**Supplied records:**
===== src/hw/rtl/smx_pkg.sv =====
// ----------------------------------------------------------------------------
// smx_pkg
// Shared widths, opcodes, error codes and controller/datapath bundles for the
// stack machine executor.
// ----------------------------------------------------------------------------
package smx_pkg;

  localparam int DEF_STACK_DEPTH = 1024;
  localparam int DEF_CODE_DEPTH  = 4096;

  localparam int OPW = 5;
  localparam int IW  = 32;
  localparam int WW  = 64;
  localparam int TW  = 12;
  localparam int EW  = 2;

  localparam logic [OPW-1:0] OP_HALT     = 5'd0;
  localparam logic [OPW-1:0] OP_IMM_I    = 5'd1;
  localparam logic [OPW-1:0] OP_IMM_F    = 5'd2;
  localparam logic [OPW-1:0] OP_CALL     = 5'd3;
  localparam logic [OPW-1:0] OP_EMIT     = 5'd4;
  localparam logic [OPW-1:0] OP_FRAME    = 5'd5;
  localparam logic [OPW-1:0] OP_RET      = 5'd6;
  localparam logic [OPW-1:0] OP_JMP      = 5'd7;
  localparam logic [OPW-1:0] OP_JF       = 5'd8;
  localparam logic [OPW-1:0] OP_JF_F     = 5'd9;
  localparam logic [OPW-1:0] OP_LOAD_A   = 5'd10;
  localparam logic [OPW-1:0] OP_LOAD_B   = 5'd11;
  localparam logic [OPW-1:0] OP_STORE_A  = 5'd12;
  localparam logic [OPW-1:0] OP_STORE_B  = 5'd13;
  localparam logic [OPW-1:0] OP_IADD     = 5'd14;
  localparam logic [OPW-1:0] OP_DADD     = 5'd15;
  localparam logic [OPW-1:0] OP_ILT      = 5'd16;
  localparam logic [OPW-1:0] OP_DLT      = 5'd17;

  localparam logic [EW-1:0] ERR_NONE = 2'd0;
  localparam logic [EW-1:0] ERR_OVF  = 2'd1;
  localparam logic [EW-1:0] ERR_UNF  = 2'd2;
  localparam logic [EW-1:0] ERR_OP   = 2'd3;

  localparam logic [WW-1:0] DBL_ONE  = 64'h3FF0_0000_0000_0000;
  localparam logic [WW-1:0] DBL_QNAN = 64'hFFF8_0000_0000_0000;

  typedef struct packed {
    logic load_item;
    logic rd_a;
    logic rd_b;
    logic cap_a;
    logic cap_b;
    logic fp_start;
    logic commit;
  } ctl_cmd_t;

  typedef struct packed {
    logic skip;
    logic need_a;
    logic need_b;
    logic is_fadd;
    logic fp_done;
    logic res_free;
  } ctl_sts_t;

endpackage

* * *

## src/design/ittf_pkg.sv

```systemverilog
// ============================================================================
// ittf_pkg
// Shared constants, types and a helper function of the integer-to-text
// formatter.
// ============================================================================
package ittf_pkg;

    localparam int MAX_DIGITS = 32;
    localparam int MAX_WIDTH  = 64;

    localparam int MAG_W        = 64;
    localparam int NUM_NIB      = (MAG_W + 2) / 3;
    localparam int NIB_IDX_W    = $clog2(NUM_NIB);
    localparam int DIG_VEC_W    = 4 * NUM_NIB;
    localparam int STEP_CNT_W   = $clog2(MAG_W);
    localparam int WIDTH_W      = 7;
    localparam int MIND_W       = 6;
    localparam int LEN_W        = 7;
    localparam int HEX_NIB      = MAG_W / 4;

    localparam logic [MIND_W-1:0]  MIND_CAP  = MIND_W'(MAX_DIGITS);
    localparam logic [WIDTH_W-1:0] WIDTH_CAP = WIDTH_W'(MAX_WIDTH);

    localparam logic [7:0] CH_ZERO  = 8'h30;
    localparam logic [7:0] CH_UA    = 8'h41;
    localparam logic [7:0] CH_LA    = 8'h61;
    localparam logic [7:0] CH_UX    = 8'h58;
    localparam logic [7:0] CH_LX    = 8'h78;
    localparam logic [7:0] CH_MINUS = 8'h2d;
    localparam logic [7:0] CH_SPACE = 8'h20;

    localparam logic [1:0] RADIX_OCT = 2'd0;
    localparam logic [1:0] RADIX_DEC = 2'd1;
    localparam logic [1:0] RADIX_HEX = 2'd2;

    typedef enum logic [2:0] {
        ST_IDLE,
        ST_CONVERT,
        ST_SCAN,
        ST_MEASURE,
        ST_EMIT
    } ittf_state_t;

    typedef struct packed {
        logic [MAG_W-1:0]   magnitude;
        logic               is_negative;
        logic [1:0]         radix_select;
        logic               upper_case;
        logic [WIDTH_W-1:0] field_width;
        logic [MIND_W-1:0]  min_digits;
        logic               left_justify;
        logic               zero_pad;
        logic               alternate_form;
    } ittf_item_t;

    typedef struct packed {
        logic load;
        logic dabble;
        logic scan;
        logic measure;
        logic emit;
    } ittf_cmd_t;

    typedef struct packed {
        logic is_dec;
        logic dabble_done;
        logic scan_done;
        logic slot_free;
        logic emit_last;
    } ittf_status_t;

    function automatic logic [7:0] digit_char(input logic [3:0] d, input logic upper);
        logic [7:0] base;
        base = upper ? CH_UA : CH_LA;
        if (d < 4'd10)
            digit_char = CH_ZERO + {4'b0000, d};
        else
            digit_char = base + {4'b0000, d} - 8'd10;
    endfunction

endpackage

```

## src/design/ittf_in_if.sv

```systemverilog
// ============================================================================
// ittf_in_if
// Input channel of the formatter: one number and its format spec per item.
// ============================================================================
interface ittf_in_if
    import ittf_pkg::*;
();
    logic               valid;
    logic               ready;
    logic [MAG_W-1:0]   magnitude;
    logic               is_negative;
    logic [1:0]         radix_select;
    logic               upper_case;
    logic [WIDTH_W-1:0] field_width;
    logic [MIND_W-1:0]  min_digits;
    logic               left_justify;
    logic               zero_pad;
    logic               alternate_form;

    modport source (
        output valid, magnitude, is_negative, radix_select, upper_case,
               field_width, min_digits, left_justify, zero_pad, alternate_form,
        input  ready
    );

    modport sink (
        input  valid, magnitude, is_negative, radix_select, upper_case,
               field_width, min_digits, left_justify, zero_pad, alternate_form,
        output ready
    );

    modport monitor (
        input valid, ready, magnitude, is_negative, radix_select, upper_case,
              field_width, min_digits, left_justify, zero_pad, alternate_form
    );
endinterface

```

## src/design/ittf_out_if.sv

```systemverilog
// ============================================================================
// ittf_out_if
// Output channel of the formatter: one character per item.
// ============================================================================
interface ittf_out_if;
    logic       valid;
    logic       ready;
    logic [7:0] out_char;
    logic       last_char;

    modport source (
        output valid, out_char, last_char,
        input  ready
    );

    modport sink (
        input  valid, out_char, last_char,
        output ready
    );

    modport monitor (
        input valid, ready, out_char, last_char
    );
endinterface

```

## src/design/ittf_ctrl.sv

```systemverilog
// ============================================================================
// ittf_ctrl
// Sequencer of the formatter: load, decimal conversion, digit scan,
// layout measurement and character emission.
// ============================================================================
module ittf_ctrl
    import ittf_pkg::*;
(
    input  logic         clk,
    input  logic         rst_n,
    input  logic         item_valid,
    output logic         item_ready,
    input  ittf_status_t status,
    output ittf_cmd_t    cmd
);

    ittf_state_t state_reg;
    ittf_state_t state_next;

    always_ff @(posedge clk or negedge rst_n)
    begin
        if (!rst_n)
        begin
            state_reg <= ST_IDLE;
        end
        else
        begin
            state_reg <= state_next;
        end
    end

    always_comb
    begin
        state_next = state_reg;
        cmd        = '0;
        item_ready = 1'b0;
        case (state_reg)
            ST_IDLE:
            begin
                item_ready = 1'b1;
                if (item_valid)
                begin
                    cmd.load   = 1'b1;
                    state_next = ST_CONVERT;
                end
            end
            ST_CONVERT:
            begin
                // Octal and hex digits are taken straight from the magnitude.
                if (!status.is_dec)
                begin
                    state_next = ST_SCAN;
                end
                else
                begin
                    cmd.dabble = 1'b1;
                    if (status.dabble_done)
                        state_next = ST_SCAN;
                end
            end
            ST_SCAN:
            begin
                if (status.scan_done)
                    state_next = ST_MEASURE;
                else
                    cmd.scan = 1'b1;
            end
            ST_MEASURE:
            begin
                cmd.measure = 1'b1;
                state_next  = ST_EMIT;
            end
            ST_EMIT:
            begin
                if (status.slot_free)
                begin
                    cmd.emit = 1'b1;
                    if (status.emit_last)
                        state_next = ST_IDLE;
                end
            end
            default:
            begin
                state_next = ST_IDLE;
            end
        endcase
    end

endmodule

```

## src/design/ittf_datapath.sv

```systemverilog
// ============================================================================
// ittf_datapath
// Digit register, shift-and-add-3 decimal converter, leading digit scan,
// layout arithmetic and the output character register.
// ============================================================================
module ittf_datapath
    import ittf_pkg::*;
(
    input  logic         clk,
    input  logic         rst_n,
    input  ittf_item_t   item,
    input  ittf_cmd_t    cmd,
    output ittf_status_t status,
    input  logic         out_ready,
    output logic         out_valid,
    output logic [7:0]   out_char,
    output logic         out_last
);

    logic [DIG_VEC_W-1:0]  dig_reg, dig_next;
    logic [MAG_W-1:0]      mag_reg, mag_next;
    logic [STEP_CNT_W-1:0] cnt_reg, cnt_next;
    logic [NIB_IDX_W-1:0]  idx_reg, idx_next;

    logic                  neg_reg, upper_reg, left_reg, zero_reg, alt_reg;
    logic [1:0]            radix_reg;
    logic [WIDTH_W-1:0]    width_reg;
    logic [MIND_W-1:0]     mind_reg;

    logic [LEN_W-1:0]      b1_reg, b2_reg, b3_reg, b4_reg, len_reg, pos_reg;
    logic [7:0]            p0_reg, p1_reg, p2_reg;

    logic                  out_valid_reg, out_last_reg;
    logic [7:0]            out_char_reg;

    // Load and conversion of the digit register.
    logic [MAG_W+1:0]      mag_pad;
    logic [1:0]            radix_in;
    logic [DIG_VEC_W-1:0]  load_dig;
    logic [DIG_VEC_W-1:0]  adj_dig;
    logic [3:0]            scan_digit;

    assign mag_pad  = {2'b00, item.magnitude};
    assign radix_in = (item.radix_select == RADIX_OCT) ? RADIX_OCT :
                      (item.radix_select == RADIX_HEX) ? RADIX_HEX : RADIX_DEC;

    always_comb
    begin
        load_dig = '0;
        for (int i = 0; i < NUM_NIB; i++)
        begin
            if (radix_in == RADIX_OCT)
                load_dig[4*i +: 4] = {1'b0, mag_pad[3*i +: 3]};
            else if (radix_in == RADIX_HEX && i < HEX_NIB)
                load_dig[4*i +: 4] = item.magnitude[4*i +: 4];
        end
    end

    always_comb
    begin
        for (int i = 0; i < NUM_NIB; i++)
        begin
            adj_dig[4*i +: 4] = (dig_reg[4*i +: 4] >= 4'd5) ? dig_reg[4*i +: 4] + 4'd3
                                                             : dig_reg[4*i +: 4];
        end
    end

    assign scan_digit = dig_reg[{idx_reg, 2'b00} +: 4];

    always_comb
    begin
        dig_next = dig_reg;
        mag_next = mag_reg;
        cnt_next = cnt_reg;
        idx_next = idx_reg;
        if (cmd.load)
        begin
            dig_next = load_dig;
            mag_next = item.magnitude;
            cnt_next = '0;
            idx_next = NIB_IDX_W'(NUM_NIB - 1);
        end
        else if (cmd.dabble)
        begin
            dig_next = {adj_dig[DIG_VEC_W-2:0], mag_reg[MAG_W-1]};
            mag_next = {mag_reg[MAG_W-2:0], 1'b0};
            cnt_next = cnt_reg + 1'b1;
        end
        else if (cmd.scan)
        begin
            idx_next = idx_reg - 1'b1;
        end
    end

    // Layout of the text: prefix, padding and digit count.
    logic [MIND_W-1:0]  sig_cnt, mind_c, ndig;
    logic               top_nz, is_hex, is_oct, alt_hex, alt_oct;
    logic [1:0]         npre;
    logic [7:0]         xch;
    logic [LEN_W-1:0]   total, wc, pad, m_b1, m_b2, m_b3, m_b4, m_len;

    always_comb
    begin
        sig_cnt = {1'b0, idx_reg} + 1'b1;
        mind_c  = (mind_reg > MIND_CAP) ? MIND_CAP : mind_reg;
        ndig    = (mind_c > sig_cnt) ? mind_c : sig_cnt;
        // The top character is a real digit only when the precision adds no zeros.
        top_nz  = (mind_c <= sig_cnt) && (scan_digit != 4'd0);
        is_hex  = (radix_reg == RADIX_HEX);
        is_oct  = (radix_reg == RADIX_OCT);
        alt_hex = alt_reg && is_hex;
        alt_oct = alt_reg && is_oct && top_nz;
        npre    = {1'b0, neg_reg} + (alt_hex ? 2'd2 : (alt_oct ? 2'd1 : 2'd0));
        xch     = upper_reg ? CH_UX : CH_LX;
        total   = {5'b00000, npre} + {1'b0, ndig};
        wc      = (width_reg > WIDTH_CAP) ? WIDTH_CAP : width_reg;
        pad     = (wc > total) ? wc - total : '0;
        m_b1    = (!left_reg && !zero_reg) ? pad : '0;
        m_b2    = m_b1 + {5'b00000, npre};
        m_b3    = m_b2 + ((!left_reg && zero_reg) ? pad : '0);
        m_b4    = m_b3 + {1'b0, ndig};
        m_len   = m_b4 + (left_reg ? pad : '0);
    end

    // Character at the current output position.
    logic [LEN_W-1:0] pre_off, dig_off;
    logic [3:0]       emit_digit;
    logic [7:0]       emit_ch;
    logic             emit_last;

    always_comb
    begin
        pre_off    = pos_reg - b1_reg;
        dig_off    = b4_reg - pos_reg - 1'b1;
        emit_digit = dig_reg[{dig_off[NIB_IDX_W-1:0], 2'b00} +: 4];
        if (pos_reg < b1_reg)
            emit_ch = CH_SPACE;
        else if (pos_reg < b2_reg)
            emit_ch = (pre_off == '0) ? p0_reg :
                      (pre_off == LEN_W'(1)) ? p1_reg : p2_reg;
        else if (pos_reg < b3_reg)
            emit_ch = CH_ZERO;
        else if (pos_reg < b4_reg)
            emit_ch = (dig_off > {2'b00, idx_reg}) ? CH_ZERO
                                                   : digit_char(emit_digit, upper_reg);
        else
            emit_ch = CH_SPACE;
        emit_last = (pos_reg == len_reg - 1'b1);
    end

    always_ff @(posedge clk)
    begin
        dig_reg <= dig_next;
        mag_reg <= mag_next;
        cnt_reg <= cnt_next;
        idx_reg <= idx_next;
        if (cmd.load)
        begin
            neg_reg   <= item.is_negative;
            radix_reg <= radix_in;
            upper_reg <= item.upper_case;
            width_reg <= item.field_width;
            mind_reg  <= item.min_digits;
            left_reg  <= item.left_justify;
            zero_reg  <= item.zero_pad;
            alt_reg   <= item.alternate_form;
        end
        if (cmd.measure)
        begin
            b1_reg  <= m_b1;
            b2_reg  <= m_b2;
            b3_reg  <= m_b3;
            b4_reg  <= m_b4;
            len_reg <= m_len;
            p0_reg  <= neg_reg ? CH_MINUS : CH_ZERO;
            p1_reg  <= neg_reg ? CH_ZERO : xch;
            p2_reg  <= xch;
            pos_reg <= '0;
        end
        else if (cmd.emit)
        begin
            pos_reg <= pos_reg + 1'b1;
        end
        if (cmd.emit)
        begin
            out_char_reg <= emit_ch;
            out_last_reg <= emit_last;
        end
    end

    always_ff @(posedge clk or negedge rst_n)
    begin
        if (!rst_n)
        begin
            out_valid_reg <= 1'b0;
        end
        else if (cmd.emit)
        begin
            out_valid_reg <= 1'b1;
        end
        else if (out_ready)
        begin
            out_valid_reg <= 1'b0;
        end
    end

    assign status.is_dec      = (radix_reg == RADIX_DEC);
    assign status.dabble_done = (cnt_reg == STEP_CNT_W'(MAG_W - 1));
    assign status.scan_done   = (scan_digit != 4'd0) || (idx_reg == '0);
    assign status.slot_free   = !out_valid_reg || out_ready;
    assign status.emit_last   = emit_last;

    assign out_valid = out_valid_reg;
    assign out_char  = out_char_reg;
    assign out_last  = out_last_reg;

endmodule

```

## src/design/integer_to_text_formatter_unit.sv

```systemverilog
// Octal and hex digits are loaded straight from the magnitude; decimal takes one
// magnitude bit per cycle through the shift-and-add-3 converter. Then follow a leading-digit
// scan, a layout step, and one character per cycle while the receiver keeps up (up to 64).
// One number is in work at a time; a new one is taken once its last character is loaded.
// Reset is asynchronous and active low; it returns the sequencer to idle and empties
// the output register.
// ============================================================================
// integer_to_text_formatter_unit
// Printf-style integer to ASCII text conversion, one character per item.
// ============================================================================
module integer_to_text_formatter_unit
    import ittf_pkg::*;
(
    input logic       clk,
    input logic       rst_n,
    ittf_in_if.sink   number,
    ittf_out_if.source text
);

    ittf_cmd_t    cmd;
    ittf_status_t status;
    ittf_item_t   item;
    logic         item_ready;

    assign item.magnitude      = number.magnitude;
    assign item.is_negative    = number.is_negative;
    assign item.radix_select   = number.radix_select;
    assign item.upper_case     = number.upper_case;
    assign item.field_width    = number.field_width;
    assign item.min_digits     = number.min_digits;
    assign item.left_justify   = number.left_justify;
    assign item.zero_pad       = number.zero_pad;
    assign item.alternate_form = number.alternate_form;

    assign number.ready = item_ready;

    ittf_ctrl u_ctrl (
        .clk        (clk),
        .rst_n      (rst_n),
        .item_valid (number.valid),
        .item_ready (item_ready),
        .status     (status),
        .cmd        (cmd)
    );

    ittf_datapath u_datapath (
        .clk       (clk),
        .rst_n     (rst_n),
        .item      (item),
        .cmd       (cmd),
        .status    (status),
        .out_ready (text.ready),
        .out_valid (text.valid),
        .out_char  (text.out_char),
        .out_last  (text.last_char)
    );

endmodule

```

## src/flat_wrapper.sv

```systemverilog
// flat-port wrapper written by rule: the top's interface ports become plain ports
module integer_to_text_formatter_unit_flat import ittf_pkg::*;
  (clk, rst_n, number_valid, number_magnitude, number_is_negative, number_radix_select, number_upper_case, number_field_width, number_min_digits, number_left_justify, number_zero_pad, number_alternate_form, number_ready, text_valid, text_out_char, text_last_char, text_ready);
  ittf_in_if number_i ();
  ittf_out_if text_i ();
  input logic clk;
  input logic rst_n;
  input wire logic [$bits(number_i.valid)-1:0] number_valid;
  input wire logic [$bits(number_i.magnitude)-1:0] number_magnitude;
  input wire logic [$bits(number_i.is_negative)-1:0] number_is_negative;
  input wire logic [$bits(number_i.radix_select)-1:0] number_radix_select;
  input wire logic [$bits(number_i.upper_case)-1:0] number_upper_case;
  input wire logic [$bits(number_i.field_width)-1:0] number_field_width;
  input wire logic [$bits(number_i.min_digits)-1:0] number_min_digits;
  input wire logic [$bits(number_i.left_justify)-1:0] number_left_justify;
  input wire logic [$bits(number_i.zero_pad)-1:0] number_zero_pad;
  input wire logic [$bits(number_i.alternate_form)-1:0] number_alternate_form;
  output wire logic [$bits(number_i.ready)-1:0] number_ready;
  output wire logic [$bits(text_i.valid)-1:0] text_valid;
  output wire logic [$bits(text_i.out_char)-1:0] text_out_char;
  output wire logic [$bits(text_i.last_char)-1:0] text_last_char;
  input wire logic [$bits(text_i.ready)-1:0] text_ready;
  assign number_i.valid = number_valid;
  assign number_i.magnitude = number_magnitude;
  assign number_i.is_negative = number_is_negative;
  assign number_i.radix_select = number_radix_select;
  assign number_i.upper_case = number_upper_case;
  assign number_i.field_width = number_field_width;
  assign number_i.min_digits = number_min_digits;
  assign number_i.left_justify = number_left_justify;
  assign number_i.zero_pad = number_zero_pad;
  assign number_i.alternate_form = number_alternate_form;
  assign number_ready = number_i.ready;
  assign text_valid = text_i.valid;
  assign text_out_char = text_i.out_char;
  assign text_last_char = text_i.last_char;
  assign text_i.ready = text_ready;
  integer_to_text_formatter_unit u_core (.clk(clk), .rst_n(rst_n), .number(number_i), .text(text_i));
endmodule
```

* * *

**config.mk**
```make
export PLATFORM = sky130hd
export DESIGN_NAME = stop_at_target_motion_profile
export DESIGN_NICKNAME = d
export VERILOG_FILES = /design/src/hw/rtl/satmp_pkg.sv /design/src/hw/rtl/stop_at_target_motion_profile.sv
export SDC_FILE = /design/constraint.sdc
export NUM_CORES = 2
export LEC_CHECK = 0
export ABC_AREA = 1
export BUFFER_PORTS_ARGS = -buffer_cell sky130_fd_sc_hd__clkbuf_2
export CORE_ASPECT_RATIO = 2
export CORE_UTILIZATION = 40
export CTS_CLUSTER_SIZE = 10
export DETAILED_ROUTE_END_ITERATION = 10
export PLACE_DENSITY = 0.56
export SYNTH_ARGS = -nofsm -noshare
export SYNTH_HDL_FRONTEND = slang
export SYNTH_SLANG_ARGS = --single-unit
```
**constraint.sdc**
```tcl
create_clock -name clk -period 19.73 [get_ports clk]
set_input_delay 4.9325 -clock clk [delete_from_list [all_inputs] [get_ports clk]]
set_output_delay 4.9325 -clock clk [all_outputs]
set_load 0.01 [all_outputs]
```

**Task prompt:**
Every line above that includes the word "decimal" must appear in the answer.

**Output for this task:**
// Sequencer of the formatter: load, decimal conversion, digit scan,
// Digit register, shift-and-add-3 decimal converter, leading digit scan,
// Octal and hex digits are loaded straight from the magnitude; decimal takes one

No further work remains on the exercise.